SOURCE INFORMATION:
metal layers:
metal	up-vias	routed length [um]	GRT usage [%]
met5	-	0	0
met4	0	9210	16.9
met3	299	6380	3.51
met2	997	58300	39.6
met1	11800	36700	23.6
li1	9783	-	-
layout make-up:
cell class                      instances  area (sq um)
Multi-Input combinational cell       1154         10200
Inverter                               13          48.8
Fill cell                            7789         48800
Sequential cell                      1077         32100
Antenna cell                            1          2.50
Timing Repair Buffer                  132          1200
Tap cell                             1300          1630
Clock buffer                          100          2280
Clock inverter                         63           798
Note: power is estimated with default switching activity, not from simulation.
**config.mk**
```make
export PLATFORM = sky130hd
export DESIGN_NAME = projectile
export DESIGN_NICKNAME = d
export VERILOG_FILES = /design/src/rtl/variable_pkg.sv /design/src/rtl/frame_tick.sv /design/src/rtl/projectile.sv
export SDC_FILE = /design/constraint.sdc
export NUM_CORES = 1
export LEC_CHECK = 0
export BUFFER_PORTS_ARGS = -buffer_cell sky130_fd_sc_hd__buf_2
export CORE_UTILIZATION = 25
export DETAILED_ROUTE_END_ITERATION = 16
export GPL_TIMING_DRIVEN = 0
export SYNTH_ARGS = -nofsm -noshare
export SYNTH_HDL_FRONTEND = slang
export SYNTH_HIERARCHICAL = 1
export SYNTH_SLANG_ARGS = --single-unit
```
**constraint.sdc**
```tcl
create_clock -name clk60MHz -period 4.4 [get_ports clk60MHz]
set_input_delay 0.66 -clock clk60MHz [delete_from_list [all_inputs] [get_ports clk60MHz]]
set_output_delay 0.66 -clock clk60MHz [all_outputs]
set_load 0.03 [all_outputs]
```
[src/rtl/seg_pkg.sv]
// Shared constants for the seven-segment scan decoder: glyph patterns ({g,f,e,d,c,b,a},
// active-high), digit count and the frame-assembly state encoding.
package seg_pkg;

  localparam int NUM_DIGITS = 8;

  localparam logic [6:0] GLYPH_0 = 7'h3F;
  localparam logic [6:0] GLYPH_1 = 7'h06;
  localparam logic [6:0] GLYPH_2 = 7'h5B;
  localparam logic [6:0] GLYPH_3 = 7'h4F;
  localparam logic [6:0] GLYPH_4 = 7'h66;
  localparam logic [6:0] GLYPH_5 = 7'h6D;
  localparam logic [6:0] GLYPH_6 = 7'h7D;
  localparam logic [6:0] GLYPH_7 = 7'h07;
  localparam logic [6:0] GLYPH_8 = 7'h7F;
  localparam logic [6:0] GLYPH_9 = 7'h6F;
  localparam logic [6:0] GLYPH_A = 7'h77;
  localparam logic [6:0] GLYPH_B = 7'h7C;
  localparam logic [6:0] GLYPH_C = 7'h39;
  localparam logic [6:0] GLYPH_D = 7'h5E;
  localparam logic [6:0] GLYPH_E = 7'h79;
  localparam logic [6:0] GLYPH_F = 7'h71;

  typedef enum logic [1:0] {
    IDLE    = 2'd0,
    COLLECT = 2'd1,
    EMIT    = 2'd2
  } state_e;

endpackage

[src/rtl/seg7_glyph_decode.sv]
// Combinational seven-segment glyph to hex nibble decoder; unknown patterns give
// nibble 0 with valid_o low.
module seg7_glyph_decode
  import seg_pkg::*;
(
  input  logic [6:0] pattern_i,
  output logic [3:0] nibble_o,
  output logic       valid_o
);

  // Pattern lookup: exactly sixteen legal glyphs, everything else is rejected
  always_comb begin
    nibble_o = 4'h0;
    valid_o  = 1'b1;
    case (pattern_i)
      GLYPH_0: nibble_o = 4'h0;
      GLYPH_1: nibble_o = 4'h1;
      GLYPH_2: nibble_o = 4'h2;
      GLYPH_3: nibble_o = 4'h3;
      GLYPH_4: nibble_o = 4'h4;
      GLYPH_5: nibble_o = 4'h5;
      GLYPH_6: nibble_o = 4'h6;
      GLYPH_7: nibble_o = 4'h7;
      GLYPH_8: nibble_o = 4'h8;
      GLYPH_9: nibble_o = 4'h9;
      GLYPH_A: nibble_o = 4'hA;
      GLYPH_B: nibble_o = 4'hB;
      GLYPH_C: nibble_o = 4'hC;
      GLYPH_D: nibble_o = 4'hD;
      GLYPH_E: nibble_o = 4'hE;
      GLYPH_F: nibble_o = 4'hF;
      default: valid_o  = 1'b0;
    endcase
  end

endmodule

[src/rtl/seg_scan_decoder.sv]
// Rebuilds the 32-bit word shown on a multiplexed 8-digit seven-segment scan bus.
// Define SEG_SCAN_DECODER_DP_EN to also capture the decimal points on output dp.
module seg_scan_decoder
  import seg_pkg::*;
#(
  parameter int SETTLE_CYC     = 16,
  parameter int TIMEOUT_CYC    = 262144,
  parameter bit SEG_ACTIVE_LOW = 1'b0
) (
  input  logic        clk,
  input  logic        rst,
  input  logic [2:0]  which,
  input  logic [7:0]  seg,
  output logic [31:0] data,
  output logic        data_valid,
  output logic        glyph_err,
  output logic        timeout
`ifdef SEG_SCAN_DECODER_DP_EN
  ,
  output logic [7:0]  dp
`endif
);

  localparam int STAB_W = $clog2(SETTLE_CYC + 1);
  localparam int TMO_W  = $clog2(TIMEOUT_CYC + 1);
  localparam logic [STAB_W-1:0] STAB_MAX = STAB_W'(SETTLE_CYC);
  localparam logic [STAB_W-1:0] STAB_HIT = STAB_W'(SETTLE_CYC - 1);
  localparam logic [TMO_W-1:0]  TMO_HIT  = TMO_W'(TIMEOUT_CYC - 1);

  logic [2:0]        which_q;
  logic [7:0]        seg_q;
  logic [STAB_W-1:0] stab_cnt_q, stab_cnt_d;
  logic              taken_q, taken_d;
  logic [31:0]       nib_buf_q, nib_buf_d;
  logic [7:0]        mask_q, mask_d;
  logic              err_acc_q, err_acc_d;
  logic [TMO_W-1:0]  tmo_cnt_q, tmo_cnt_d;
  state_e            state_q, state_d;
  logic [31:0]       data_q, data_d;
  logic              data_valid_q, data_valid_d;
  logic              glyph_err_q, glyph_err_d;
  logic              timeout_q, timeout_d;
`ifdef SEG_SCAN_DECODER_DP_EN
  logic [7:0]        dp_buf_q, dp_buf_d;
  logic [7:0]        dp_q, dp_d;
`endif

  logic              changed_s;
  logic              sample_s;
  logic              tmo_hit_s;
  logic [6:0]        pattern_s;
  logic [3:0]        nibble_s;
  logic              glyph_ok_s;
  logic [7:0]        sel_s;
  logic [4:0]        nib_idx_s;

  assign changed_s = ({which, seg} != {which_q, seg_q});
  assign sample_s  = !taken_q && (stab_cnt_q == STAB_HIT);
  assign tmo_hit_s = (tmo_cnt_q == TMO_HIT);
  assign pattern_s = SEG_ACTIVE_LOW ? ~seg_q[6:0] : seg_q[6:0];
  assign sel_s     = 8'b0000_0001 << which_q;
  assign nib_idx_s = {which_q, 2'b00};

  seg7_glyph_decode u_glyph (
    .pattern_i (pattern_s),
    .nibble_o  (nibble_s),
    .valid_o   (glyph_ok_s)
  );

  // Dwell tracking: one sample per stable dwell, re-armed only by a bus change
  always_comb begin
    stab_cnt_d = stab_cnt_q;
    taken_d    = taken_q;
    if (changed_s) begin
      stab_cnt_d = '0;
      taken_d    = 1'b0;
    end else begin
      stab_cnt_d = (stab_cnt_q == STAB_MAX) ? stab_cnt_q : stab_cnt_q + STAB_W'(1);
      taken_d    = taken_q | sample_s;
    end
  end

  // Frame assembly FSM with buffer, mask, timeout and output update
  always_comb begin
    state_d      = state_q;
    nib_buf_d    = nib_buf_q;
    mask_d       = mask_q;
    err_acc_d    = err_acc_q;
    data_d       = data_q;
    data_valid_d = 1'b0;
    glyph_err_d  = glyph_err_q;
    timeout_d    = 1'b0;
`ifdef SEG_SCAN_DECODER_DP_EN
    dp_buf_d     = dp_buf_q;
    dp_d         = dp_q;
`endif

    if (sample_s) begin
      nib_buf_d[nib_idx_s +: 4] = glyph_ok_s ? nibble_s : 4'h0;
`ifdef SEG_SCAN_DECODER_DP_EN
      dp_buf_d[which_q] = SEG_ACTIVE_LOW ? ~seg_q[7] : seg_q[7];
`endif
    end else begin
      nib_buf_d = nib_buf_q;
    end

    case (state_q)
      IDLE: begin
        if (sample_s) begin
          mask_d    = sel_s;
          err_acc_d = !glyph_ok_s;
          state_d   = COLLECT;
        end else begin
          mask_d    = 8'h00;
          err_acc_d = 1'b0;
        end
      end
      COLLECT: begin
        if (sample_s) begin
          mask_d    = mask_q | sel_s;
          err_acc_d = err_acc_q | !glyph_ok_s;
          if ((mask_q | sel_s) == 8'hFF) begin
            state_d = EMIT;
          end else begin
            state_d = COLLECT;
          end
        end else if (tmo_hit_s) begin
          mask_d    = 8'h00;
          err_acc_d = 1'b0;
          timeout_d = 1'b1;
          state_d   = IDLE;
        end else begin
          state_d = COLLECT;
        end
      end
      EMIT: begin
        data_d       = nib_buf_q;
        data_valid_d = 1'b1;
        glyph_err_d  = err_acc_q;
`ifdef SEG_SCAN_DECODER_DP_EN
        dp_d         = dp_buf_q;
`endif
        // A sample landing here opens the next frame rather than being dropped
        if (sample_s) begin
          mask_d    = sel_s;
          err_acc_d = !glyph_ok_s;
          state_d   = COLLECT;
        end else begin
          mask_d    = 8'h00;
          err_acc_d = 1'b0;
          state_d   = IDLE;
        end
      end
      default: begin
        mask_d    = 8'h00;
        err_acc_d = 1'b0;
        state_d   = IDLE;
      end
    endcase

    if (sample_s || (mask_q == 8'h00) || timeout_d) begin
      tmo_cnt_d = '0;
    end else if (tmo_hit_s) begin
      tmo_cnt_d = tmo_cnt_q;
    end else begin
      tmo_cnt_d = tmo_cnt_q + TMO_W'(1);
    end
  end

  // Input capture and stability tracking registers
  always_ff @(posedge clk) begin
    if (rst) begin
      which_q    <= 3'd0;
      seg_q      <= 8'h00;
      stab_cnt_q <= '0;
      taken_q    <= 1'b0;
    end else begin
      which_q    <= which;
      seg_q      <= seg;
      stab_cnt_q <= stab_cnt_d;
      taken_q    <= taken_d;
    end
  end

  // Frame state and output registers
  always_ff @(posedge clk) begin
    if (rst) begin
      state_q      <= IDLE;
      nib_buf_q    <= 32'h0000_0000;
      mask_q       <= 8'h00;
      err_acc_q    <= 1'b0;
      tmo_cnt_q    <= '0;
      data_q       <= 32'h0000_0000;
      data_valid_q <= 1'b0;
      glyph_err_q  <= 1'b0;
      timeout_q    <= 1'b0;
`ifdef SEG_SCAN_DECODER_DP_EN
      dp_buf_q     <= 8'h00;
      dp_q         <= 8'h00;
`endif
    end else begin
      state_q      <= state_d;
      nib_buf_q    <= nib_buf_d;
      mask_q       <= mask_d;
      err_acc_q    <= err_acc_d;
      tmo_cnt_q    <= tmo_cnt_d;
      data_q       <= data_d;
      data_valid_q <= data_valid_d;
      glyph_err_q  <= glyph_err_d;
      timeout_q    <= timeout_d;
`ifdef SEG_SCAN_DECODER_DP_EN
      dp_buf_q     <= dp_buf_d;
      dp_q         <= dp_d;
`endif
    end
  end

  assign data       = data_q;
  assign data_valid = data_valid_q;
  assign glyph_err  = glyph_err_q;
  assign timeout    = timeout_q;
`ifdef SEG_SCAN_DECODER_DP_EN
  assign dp         = dp_q;
`endif

endmodule

[config.mk]
export PLATFORM = sky130hd
export DESIGN_NAME = seg_scan_decoder
export DESIGN_NICKNAME = d
export VERILOG_FILES = /design/src/rtl/seg_pkg.sv /design/src/rtl/seg7_glyph_decode.sv /design/src/rtl/seg_scan_decoder.sv
export SDC_FILE = /design/constraint.sdc
export NUM_CORES = 1
export LEC_CHECK = 0
export CAP_MARGIN = 20
export CORE_UTILIZATION = 61
export CTS_BUF_LIST = sky130_fd_sc_hd__clkbuf_16
export CTS_CLUSTER_DIAMETER = 200
export CTS_CLUSTER_SIZE = 10
export DETAILED_ROUTE_END_ITERATION = 10
export GPL_ROUTABILITY_DRIVEN = 0
export HOLD_SLACK_MARGIN = 0.15
export PLACE_DENSITY = 0.82
export SYNTH_ARGS = -nofsm -noshare
export SYNTH_HDL_FRONTEND = slang
export SYNTH_SLANG_ARGS = --single-unit
[constraint.sdc]
create_clock -name clk -period 5.3 [get_ports clk]
set_clock_uncertainty 0.05 [all_clocks]
set_input_delay 0.53 -clock clk [delete_from_list [all_inputs] [get_ports clk]]
set_output_delay 0.53 -clock clk [all_outputs]
set_load 0.02 [all_outputs]
# Yosys cells after proc, flatten, opt, wreduce, memory -nomap -nowiden
# Cells that the tools add are included.
word_totals:
  inputBits: 13
  word_cells: 80
  register_bits: 114
op_classes:
  n_addsub: 3
  reduce_logical: 11
  bitwise: 3
  n_shift: 3
  eq_ne: 25
  n_mux: 22
op_table:
  columns: ["operator", "n"]
  rows:
  - ["== test 7 bit, second input constant", 12]
  - ["case mux 4 bit (15 select lines)", 1]
  - ["bitwise mux 32 bit", 1]
  - ["variable shift 4 x 7 -> 32 bit, first input constant", 1]
  - ["indexed part select 4 x 7 -> 32 bit", 1]
  - ["2-to-1 mux 8 bit", 3]
  - ["adder 19 x 1 -> 19 bit, second input constant", 1]
  - ["== test 19 x 18 -> 1 bit, second input constant", 1]
  - ["case mux 8 bit (2 select lines)", 1]
  - ["OR reduction 16 bit", 1]
  - ["== test 7 x 3 -> 1 bit, second input constant", 2]
  - ["== test 7 x 6 -> 1 bit, second input constant", 2]
  - ["inequality test 11 bit", 1]
  - ["2-to-1 mux 1 bit", 10]
  - ["== test 8 bit, second input constant", 1]
  - ["zero test 8 bit", 1]
  - ["bitwise OR 8 bit", 1]
  - ["<< shifter 1 x 3 -> 8 bit, first input constant", 1]
  - ["negator 5 -> 7 bit", 1]
  - ["2-to-1 mux 2 bit", 3]
  - ["case mux 2 bit (3 select lines)", 1]
  - ["OR reduction 2 bit", 3]
  - ["adder 5 x 1 -> 5 bit, second input constant", 1]
  - ["== test 5 x 4 -> 1 bit, second input constant", 1]
  - ["12 further kinds", 15]

# Depth between registers and ports, before layout
logic_depth:
  ltp_word: 7
  depth_mapped: 9
  ltp_nobuf: 8

# Hierarchy
# Synthesis repeated with hierarchy kept, for this count alone.
hier_totals:
  hier_cells: 601
  hier_area_um2: 5243.8
modules_own_cells:
  columns: ["mod", "area_each_um2", "seq_area_each_um2", "cells_per_inst", "instances"]
  rows:
  - ["seg_scan_decoder", 4843.4, 2282.2, 544, 1]
  - ["seg7_glyph_decode", 400.4, 0.0, 57, 1]

# Worst setup path before layout
# OpenSTA, ideal clock, no wires.
synth_timing:
  kind: "reg2reg"
  from: "register which_q[0]"
  to: "register nib_buf_q[0]"
  setup_slack_ns: 3.032
  path_stages_with_launch: 9
  path_buffers: 1
  arrival_ns: 2.133
  period_less_slack_ns: 2.268
  cell_sequence: "dfxtp_1 buf_2 inv_1 ha_1 ha_1 nand4b_1 nor4_1 nor2_1 a211oi_1"
synth_via:
  elab_chain_len: 3
  word_cells_on_any_way: 4
synth_rtl:
  columns: ["element", "line", "text"]
  rows:
  - ["from (decl)", "seg_scan_decoder.sv:30", "logic [2:0] which_q;"]
  - ["from (signal assigned)", "seg_scan_decoder.sv:178", "which_q <= which;"]
  - ["negator 5 -> 7 bit *", "seg_scan_decoder.sv:99", "nib_buf_d[nib_idx_s +: 4] = glyph_ok_s ? nibble_s : 4'h0;"]
  - ["indexed part select 4 x 7 -> 32 bit / variable shift 4 x 7 -> 32 bit (equally long branches)", "seg_scan_decoder.sv:99", null]
  - ["bitwise mux 32 bit *", "seg_scan_decoder.sv:99", null]
  - ["to (signal assigned)", "seg_scan_decoder.sv:203", "nib_buf_q <= nib_buf_d;"]
  - ["to (decl)", "seg_scan_decoder.sv:34", "logic [31:0] nib_buf_q, nib_buf_d;"]
# Every way passes the cells marked *; elsewhere a longest branch is shown, timed or not.
# A chain may end at the register's enable or synchronous reset.

# Worst setup path after layout
layout_timing:
  from: "register which_q[0]"
  to: "register nib_buf_q[17]"
# Same word-level chain as after synthesis.

==> impl_metrics.csv <==
group,metric,value,unit
global_route,grt_max_degree,66,
die,placementRows,31,
pwr,vdd_drop_max,0.310,mV
timing,finalHoldViolCount,0,
die,core,7370,um^2
timing,fin_crit_sh,52.4,%
route,first_pass_iters,5,
route,route.detailed.drc,0,
place,dpl.cell_count,676,
timing,worstMarginPinSlew,0.986,ns
synthesis,synth_top_cell_by_area,"dfxtp_1",
layout,synthToLayoutAreaGrowth,24.2,%
place,hpwlAfterDp,7150,um
timing,setup_viol,0,
global_route,use_met2,50.0,%
layout,layout.nets,621,
setup_path,crit_type,"reg2reg",
synthesis,syn_area,4740,um^2
timing,max_freq,360,MHz
setup_path,critPathRequiredTime,5.55,ns
die,die_w,90.1,um
die,io_pins,48,
global_route,grt-busiest-layer,"met2",
timing,slew_headroom,34.1,%
timing,period_minus_slack,2.78,ns
layout,final_cells,709,
cts,clkTransAtPathRegs,0.05,ns
hold_path,hold_class,"reg2reg",
synthesis,yosysWarningCount,0,
setup_path,worst_ep_arrival_time,3.03,ns
hold_path,hold_start,"nib_buf_q[14]$_SDFFE_PP0P_",
synthesis,synthCells,553,
cts,cts_resized,0,
global_route,track_usage,29.3,%
cts,cts-buffers-inserted,17,
cts,ctsHoldBuffers,0,
place,portBuffers,47,
global_route,overflow,0,
route,drt-wirelength-per-cell,15.7,um
global_route,use_met3,8.80,%
synthesis,synth-edff-count,0,
cts,clock-root-buffer,"clkbuf_16",
status,status,"complete, no violations",
die,chipHeight,90.1,um
synthesis,ys_ff_latch,114,
route,drt_iter0_markers,288,
route,drtAntennaViolNets,0,
pwr,p_leak,1.98,nW
cts,htreeDepth,4,
global_route,grt_pass1_vias,4102,
timing,rsz0062_at_grt,"no",
place,dpl_cell_area,5260,um^2
die,start_util,64.3,%
synthesis,synthTopCellsByArea,"dfxtp_1 48%, nand2_1 8.6%, a21oi_1 5.6%, o21ai_0 3.2%, nor2_1 2.7%",
global_route,use_met1,34.6,%
synthesis,synth_fp_nets,576,
cts,clock-sinks,114,
route,vias_per_cell,5.80,
synthesis,synth_cell_types,49,
timing,finalSetupTns,0,ns
cts,cts_setup_buffers,0,
die,dieArea,8120,um^2
layout,finalInstanceArea,5880,um^2
synthesis,syn-mean-instance-area,8.57,um^2
timing,slew_viol_final,0,
pwr,power_density,358,nW/um^2
synthesis,yosysSeqAreaShare,48.2,%
layout,drive_above_1_share,7.54,%
setup_path,regToRegStartpoint,"which_q[0]$_SDFF_PP0_",
route,via_count,4111,
global_route,grt_pass1_wl,19000,um
setup_path,startpoint_type,"register",
cts,cts.path.max_buffers,2,
synthesis,synth_ff_type,"dfxtp_1",
synthesis,async_flop_share,0,%
pwr,total_power,2.10,mW
layout,num_antenna_cells,0,
synthesis,synth_top_cell_area_share,48.2,%
setup_path,crit_start,"which_q[0]$_SDFF_PP0_",
run,max_cap_viol_count,0,
cts,cts_tree,"done",
cts,clk_latency,0.41,ns
route,routed_wl,11100,um
setup_path,cp_max_fo,9,
setup_path,worstSetupEndpointType,"register",
global_route,antenna_found_initial,0,
==> logic make-up (layout without fill, tap and decap cells) <==
logic type,Yosys count,in the layout,share of synthesized area [%]
compound gates,134,134,17.8
xor+xnor,24,24,4.44
fa+ha+maj,10,10,2.64
buf+inv,40,97,3.59
flops,114,114,48.2
mux,1,1,0.211
simple gates,230,230,23.2
==> metal layers <==
layer  wire length, um  share of wire (%)  up-vias
li1                  -                  -     2017
met1              4820                 43     1942
met2              5600                 50      131
met3               530                4.8       21
met4               161                1.4        0
met5                 0                  0        -
==> power breakdown <==
group | internal (mW) | switching [mW]
logic | 0.0237 | 0.0320
registers | 0.862 | 0.0113
clock network | 0.781 | 0.394
==> final cells by class <==
| cell class | instances | area (um^2) |
|---|---|---|
| clock buffer | 17 | 425 |
| clock inverter | 14 | 189 |
| timing repair buffer | 53 | 526 |
| inverter | 13 | 48.8 |
| multi-input combinational | 399 | 2290 |
| tap | 99 | 124 |
| sequential | 114 | 2280 |
| fill | 492 | 1490 |
==> cells in the final DEF (no fill, tap or decap), drive strengths merged, types with 3 or more instances in the layout <==
master	instances
o21a	4
nand2b	7
nand2	109
nor4b	4
clkinvlp	5
dfxtp	114
o21ai	30
a311oi	3
nand4	5
clkdlybuf4s50	46
a21oi	53
xnor2	11
a211oi	15
nor2b	17
nand3	10
a31oi	8
xor2	13
nor2	34
nor4	10
a22o	5
inv	14
bufinv	4
ha	10
a32o	5
and3	8
clkinv	4
nor3	12
clkbuf	18
buf	6
==> critical path, cell delays in order (launching register included) <==
cell and delay, ns:
dfxtp_1 0.52, inv_1 0.14, ha_1 0.24, ha_1 0.31
nor3b_2 0.40, nor4b_2 0.64, nor2_1 0.12, a211oi_1 0.26
==> path summary, 6_finish.rpt <==
kind / cells past startpoint / to / slack [ns]
setup / recovery: 7 / nib_buf_q[17]$_SDFFE_PP0P_ / 2.52
hold reg to reg: 2 / data[14]$_SDFFE_PP0P_ / 0.40
setup reg to reg: 7 / nib_buf_q[17]$_SDFFE_PP0P_ / 2.52
hold / removal: 2 / data[14]$_SDFFE_PP0P_ / 0.40
==> Yosys cell counts, drive strengths merged (2+ instances only) <==
library cell / number
a31oi: 8
clkbuf: 18
a22o: 5
o21ai: 30
a211oi: 15
buf: 9
a2111oi: 2
and4: 2
or2: 2
nor2: 34
xor2: 13
dfxtp: 114
o22ai: 2
nand2: 109
ha: 10
nand4: 5
nor2b: 17
xnor2: 11
nor3: 12
and2: 2
nand2b: 7
o21a: 4
inv: 13
a311oi: 3
or3: 2
a21oi: 53
nor4: 10
a32o: 5
nand3: 10
nand3b: 2
nor4b: 4
and3: 8
==> sequential cells by signal (all words and copies together) (netlist names) <==
signal	count
data	32
data_valid	1
err_acc_q	1
glyph_err	1
mask_q	8
nib_buf_q	32
seg_q	8
stab_cnt_q	5
state_q	2
taken_q	1
timeout	1
tmo_cnt_q	19
which_q	3
==> through the flow <==
step	hold WS (ns)	util, %	setup slack (ns)
floorplan	0.375	-	3.03
CTS	0.404	79.7	2.49
global route	0.423	79.8	2.30
finish	0.401	79.8	2.52
detailed placement	0.394	71.4	2.63
global placement	0.385	71.0	2.75
Note: power is estimated with default switching activity, not from simulation.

YOUR TASK: Please return each line of the data above in which the word "group" occurs.

SOLUTION FOR THIS EXERCISE:
group,metric,value,unit
group | internal (mW) | switching [mW]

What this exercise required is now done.